In Week 12 we will discuss interfaces in inheritance and the meaning and usage of exceptions.



interface Animal {

    void makeNoise();

    void eat();


Interfaces support the concept of multiple inheritance in Java, where a class can implement multiple interfaces, which is not possible with classes because Java does not support multiple class inheritance.

A class or another interface can implement an interface using the implements keyword. When a class implements an interface, it must provide concrete implementations for all of the interface's abstract methods.

An abstract method is a method without a body, i.e. only the method name with its signature and throws declaration. We think of an abstract method as not containing a body from now on.


Key Properties


The primary purpose of interfaces in Java is to define a contract for what methods a class should implement, without dictating how the methods should be implemented. This helps in achieving a form of abstraction, where the "what" is separated from the "how." Interfaces are used to encapsulate the abstract part of the concept; they tell the implementing class what methods it must have, but not how those methods should work. The following things are important when working with interfaces.

  • Method signature: All methods in an interface are implicitly public and abstract, except static and default methods. When a class implements an interface, it must provide concrete implementations for all the abstract methods declared by the interface.

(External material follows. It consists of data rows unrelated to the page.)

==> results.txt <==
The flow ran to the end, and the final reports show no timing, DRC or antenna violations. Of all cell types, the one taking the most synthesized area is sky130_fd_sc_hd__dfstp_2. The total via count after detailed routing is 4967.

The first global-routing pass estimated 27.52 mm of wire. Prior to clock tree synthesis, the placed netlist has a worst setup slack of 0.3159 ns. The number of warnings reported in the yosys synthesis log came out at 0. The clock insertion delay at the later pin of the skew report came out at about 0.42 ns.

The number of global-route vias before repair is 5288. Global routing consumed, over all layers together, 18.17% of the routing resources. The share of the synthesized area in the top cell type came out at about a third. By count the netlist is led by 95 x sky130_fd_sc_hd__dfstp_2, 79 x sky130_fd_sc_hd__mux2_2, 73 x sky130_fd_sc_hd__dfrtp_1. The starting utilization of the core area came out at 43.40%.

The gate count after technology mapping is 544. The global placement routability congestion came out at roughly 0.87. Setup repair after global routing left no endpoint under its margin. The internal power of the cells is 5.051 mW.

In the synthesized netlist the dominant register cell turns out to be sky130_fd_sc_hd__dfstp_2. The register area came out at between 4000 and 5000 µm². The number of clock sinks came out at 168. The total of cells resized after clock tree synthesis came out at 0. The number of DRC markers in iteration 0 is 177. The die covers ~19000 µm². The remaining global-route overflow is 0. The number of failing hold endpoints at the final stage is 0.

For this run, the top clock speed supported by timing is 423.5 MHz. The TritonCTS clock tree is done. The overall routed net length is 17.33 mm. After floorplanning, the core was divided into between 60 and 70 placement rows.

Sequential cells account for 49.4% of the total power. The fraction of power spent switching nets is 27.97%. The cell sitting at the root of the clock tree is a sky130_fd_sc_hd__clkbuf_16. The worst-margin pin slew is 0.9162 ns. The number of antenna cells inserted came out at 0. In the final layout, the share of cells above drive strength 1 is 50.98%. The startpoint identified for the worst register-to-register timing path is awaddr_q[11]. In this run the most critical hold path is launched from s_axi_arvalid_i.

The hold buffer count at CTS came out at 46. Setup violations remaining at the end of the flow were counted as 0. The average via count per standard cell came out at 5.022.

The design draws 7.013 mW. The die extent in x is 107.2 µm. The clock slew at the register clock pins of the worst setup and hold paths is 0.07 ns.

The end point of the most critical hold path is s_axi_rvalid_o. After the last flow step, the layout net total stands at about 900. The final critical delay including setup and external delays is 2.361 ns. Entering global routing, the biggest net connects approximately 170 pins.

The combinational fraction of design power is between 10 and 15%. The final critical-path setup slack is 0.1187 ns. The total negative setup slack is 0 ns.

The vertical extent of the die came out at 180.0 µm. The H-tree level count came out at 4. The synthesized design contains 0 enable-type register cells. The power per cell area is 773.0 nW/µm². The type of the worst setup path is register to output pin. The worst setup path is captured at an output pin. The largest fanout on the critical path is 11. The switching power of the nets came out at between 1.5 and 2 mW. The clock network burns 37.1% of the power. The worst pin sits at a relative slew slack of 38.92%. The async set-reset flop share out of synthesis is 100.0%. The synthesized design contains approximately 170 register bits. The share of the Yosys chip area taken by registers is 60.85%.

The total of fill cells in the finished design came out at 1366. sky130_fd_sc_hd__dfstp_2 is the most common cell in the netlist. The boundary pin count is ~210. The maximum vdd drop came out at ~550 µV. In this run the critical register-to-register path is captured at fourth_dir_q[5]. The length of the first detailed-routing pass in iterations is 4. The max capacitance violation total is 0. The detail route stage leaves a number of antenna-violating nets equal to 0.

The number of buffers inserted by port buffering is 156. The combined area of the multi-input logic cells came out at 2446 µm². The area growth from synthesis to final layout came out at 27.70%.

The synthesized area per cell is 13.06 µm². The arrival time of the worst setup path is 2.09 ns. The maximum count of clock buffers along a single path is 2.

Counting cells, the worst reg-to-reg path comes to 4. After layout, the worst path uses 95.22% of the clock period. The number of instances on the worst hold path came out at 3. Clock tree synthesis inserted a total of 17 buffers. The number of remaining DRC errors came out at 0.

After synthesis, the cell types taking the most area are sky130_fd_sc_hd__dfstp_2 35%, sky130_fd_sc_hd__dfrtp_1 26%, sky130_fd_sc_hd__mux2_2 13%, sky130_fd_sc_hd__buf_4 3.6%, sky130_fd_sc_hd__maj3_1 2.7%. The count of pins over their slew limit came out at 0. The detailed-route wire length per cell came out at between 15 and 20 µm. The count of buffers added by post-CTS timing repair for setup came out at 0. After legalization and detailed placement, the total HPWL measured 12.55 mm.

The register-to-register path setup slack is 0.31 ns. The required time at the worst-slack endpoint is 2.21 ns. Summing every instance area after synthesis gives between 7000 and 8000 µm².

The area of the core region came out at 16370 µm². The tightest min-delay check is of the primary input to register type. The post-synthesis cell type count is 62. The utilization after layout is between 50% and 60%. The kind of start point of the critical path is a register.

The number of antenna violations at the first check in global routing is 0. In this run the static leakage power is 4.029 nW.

  • Constants: Variables defined in interfaces are implicitly public, static, and final, meaning they are constant values that cannot change.

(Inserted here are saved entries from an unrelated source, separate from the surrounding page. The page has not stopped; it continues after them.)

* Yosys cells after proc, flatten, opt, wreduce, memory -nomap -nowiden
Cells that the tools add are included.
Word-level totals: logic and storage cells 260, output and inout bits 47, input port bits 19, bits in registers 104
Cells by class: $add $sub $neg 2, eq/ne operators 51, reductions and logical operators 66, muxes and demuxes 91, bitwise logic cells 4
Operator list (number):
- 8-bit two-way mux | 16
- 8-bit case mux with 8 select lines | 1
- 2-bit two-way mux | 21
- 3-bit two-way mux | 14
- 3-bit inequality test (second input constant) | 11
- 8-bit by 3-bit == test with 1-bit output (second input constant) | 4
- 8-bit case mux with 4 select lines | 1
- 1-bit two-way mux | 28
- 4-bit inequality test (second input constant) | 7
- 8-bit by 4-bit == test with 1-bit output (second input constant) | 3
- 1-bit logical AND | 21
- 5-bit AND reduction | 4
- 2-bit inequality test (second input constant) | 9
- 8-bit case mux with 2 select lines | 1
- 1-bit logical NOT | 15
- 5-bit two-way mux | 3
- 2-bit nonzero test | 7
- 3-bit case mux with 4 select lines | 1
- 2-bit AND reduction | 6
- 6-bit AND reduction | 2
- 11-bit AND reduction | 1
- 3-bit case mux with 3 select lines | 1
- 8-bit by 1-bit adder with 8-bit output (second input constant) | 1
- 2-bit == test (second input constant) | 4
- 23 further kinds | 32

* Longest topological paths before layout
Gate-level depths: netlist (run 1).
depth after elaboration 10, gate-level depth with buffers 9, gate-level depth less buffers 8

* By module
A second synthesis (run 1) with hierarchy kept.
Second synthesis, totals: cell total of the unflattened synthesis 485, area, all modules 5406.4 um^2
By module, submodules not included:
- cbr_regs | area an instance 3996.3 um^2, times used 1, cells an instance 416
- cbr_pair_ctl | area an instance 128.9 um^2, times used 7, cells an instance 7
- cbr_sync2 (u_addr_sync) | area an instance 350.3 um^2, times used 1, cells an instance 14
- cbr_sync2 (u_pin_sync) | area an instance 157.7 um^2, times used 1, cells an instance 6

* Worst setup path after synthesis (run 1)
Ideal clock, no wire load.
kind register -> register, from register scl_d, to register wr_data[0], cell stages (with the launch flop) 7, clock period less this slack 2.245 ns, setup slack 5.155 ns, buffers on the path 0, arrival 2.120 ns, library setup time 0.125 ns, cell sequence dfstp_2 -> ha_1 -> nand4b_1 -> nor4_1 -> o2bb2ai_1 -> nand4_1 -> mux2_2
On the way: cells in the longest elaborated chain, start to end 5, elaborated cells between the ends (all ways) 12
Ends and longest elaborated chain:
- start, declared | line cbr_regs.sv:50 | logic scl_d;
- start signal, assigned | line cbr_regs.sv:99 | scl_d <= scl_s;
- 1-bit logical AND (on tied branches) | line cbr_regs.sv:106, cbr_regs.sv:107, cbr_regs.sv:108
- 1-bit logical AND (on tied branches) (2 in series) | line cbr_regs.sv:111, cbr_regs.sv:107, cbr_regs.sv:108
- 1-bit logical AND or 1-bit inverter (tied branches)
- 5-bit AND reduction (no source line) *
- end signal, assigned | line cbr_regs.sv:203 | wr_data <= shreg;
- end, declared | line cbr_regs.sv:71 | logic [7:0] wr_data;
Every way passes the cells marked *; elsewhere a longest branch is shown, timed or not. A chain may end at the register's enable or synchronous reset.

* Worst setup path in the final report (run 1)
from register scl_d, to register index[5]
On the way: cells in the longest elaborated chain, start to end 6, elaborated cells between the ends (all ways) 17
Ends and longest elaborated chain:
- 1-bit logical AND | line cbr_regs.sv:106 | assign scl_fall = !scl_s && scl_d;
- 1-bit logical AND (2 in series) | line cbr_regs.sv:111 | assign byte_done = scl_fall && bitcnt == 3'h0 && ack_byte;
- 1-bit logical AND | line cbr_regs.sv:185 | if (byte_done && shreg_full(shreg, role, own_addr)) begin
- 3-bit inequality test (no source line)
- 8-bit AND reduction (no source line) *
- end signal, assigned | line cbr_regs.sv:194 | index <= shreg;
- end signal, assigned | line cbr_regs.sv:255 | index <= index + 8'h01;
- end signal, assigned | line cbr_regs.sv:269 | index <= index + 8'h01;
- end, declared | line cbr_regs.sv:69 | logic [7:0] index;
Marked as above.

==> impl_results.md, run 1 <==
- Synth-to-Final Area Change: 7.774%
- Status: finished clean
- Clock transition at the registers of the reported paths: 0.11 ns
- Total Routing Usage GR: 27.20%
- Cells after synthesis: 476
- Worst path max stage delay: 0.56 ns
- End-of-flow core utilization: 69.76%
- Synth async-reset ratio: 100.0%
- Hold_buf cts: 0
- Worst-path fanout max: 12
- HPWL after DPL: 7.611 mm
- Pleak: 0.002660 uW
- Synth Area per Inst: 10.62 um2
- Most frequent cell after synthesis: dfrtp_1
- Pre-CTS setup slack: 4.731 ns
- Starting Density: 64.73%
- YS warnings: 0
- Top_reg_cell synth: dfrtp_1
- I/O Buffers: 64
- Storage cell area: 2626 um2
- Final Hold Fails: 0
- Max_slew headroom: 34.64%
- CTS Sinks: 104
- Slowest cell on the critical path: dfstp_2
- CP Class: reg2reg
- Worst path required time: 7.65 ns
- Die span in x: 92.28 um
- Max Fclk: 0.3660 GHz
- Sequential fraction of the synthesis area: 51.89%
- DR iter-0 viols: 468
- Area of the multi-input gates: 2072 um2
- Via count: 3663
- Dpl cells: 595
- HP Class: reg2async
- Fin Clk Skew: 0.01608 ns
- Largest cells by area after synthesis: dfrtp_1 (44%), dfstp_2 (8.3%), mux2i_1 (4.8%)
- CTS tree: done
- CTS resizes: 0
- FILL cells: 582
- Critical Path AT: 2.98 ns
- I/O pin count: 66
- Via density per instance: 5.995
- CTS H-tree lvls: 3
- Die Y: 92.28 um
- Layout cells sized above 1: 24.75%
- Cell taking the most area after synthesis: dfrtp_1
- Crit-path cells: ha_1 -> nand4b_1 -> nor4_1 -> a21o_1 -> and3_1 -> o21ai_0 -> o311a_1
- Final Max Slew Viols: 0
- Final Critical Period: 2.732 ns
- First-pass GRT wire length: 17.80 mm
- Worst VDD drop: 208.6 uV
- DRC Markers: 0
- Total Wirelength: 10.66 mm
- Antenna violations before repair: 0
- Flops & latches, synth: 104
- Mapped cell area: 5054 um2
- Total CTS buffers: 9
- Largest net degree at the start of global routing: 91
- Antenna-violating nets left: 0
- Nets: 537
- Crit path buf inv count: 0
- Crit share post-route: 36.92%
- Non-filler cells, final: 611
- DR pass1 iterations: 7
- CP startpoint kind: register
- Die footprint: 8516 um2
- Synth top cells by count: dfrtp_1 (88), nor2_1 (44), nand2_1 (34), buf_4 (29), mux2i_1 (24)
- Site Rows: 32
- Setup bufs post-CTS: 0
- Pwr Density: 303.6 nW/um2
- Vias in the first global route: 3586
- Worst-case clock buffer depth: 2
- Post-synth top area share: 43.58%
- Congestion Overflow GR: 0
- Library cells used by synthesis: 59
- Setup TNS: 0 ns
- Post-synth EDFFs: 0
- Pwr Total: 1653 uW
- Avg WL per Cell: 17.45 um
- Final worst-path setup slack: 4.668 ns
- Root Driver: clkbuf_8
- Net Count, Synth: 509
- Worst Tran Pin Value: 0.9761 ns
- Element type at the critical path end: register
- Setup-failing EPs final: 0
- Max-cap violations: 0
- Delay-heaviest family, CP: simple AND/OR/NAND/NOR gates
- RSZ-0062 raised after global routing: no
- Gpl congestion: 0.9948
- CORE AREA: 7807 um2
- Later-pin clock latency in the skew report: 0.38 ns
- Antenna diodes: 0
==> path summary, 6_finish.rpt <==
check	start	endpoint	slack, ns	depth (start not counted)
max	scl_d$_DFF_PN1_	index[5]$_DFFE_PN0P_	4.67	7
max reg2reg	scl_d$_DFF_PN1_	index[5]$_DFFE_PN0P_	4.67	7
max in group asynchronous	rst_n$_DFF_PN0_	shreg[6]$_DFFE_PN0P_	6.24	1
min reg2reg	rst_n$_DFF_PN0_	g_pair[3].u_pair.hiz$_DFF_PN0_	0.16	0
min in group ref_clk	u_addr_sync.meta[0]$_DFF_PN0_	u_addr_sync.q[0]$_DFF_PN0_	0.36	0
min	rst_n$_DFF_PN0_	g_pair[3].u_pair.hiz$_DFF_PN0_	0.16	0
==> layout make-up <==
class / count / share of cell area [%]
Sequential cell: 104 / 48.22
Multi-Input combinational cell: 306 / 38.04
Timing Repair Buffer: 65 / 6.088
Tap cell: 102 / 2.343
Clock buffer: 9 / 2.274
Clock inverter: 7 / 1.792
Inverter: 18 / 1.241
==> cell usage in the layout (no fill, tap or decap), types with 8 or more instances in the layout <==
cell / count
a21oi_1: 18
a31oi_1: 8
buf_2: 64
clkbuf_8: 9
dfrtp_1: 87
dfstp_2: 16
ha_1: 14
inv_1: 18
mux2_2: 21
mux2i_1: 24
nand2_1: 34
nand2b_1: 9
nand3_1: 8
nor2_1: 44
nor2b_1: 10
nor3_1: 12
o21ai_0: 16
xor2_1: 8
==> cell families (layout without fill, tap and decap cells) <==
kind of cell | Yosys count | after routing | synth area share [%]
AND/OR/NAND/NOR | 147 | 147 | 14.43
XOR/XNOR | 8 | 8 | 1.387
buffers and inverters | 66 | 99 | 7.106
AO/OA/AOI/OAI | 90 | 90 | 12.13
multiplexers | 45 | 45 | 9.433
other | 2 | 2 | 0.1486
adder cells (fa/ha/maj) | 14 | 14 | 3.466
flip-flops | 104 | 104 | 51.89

  • Default methods: Java 8 introduced default methods in interfaces, which are methods that have a default implementation. Classes that implement the interface can override these methods, but it's not mandatory. Default methods were introduced to provide backward compatibility for existing interfaces when new methods are added.

  • Static methods: Interfaces can have static methods which can be called independently of any object. These methods are not inherited by a class implementing the interface.

  • Inheritance: An interface can extend another interface, thereby inheriting its methods. This allows for a form of multiple inheritance, as a class can implement multiple interfaces.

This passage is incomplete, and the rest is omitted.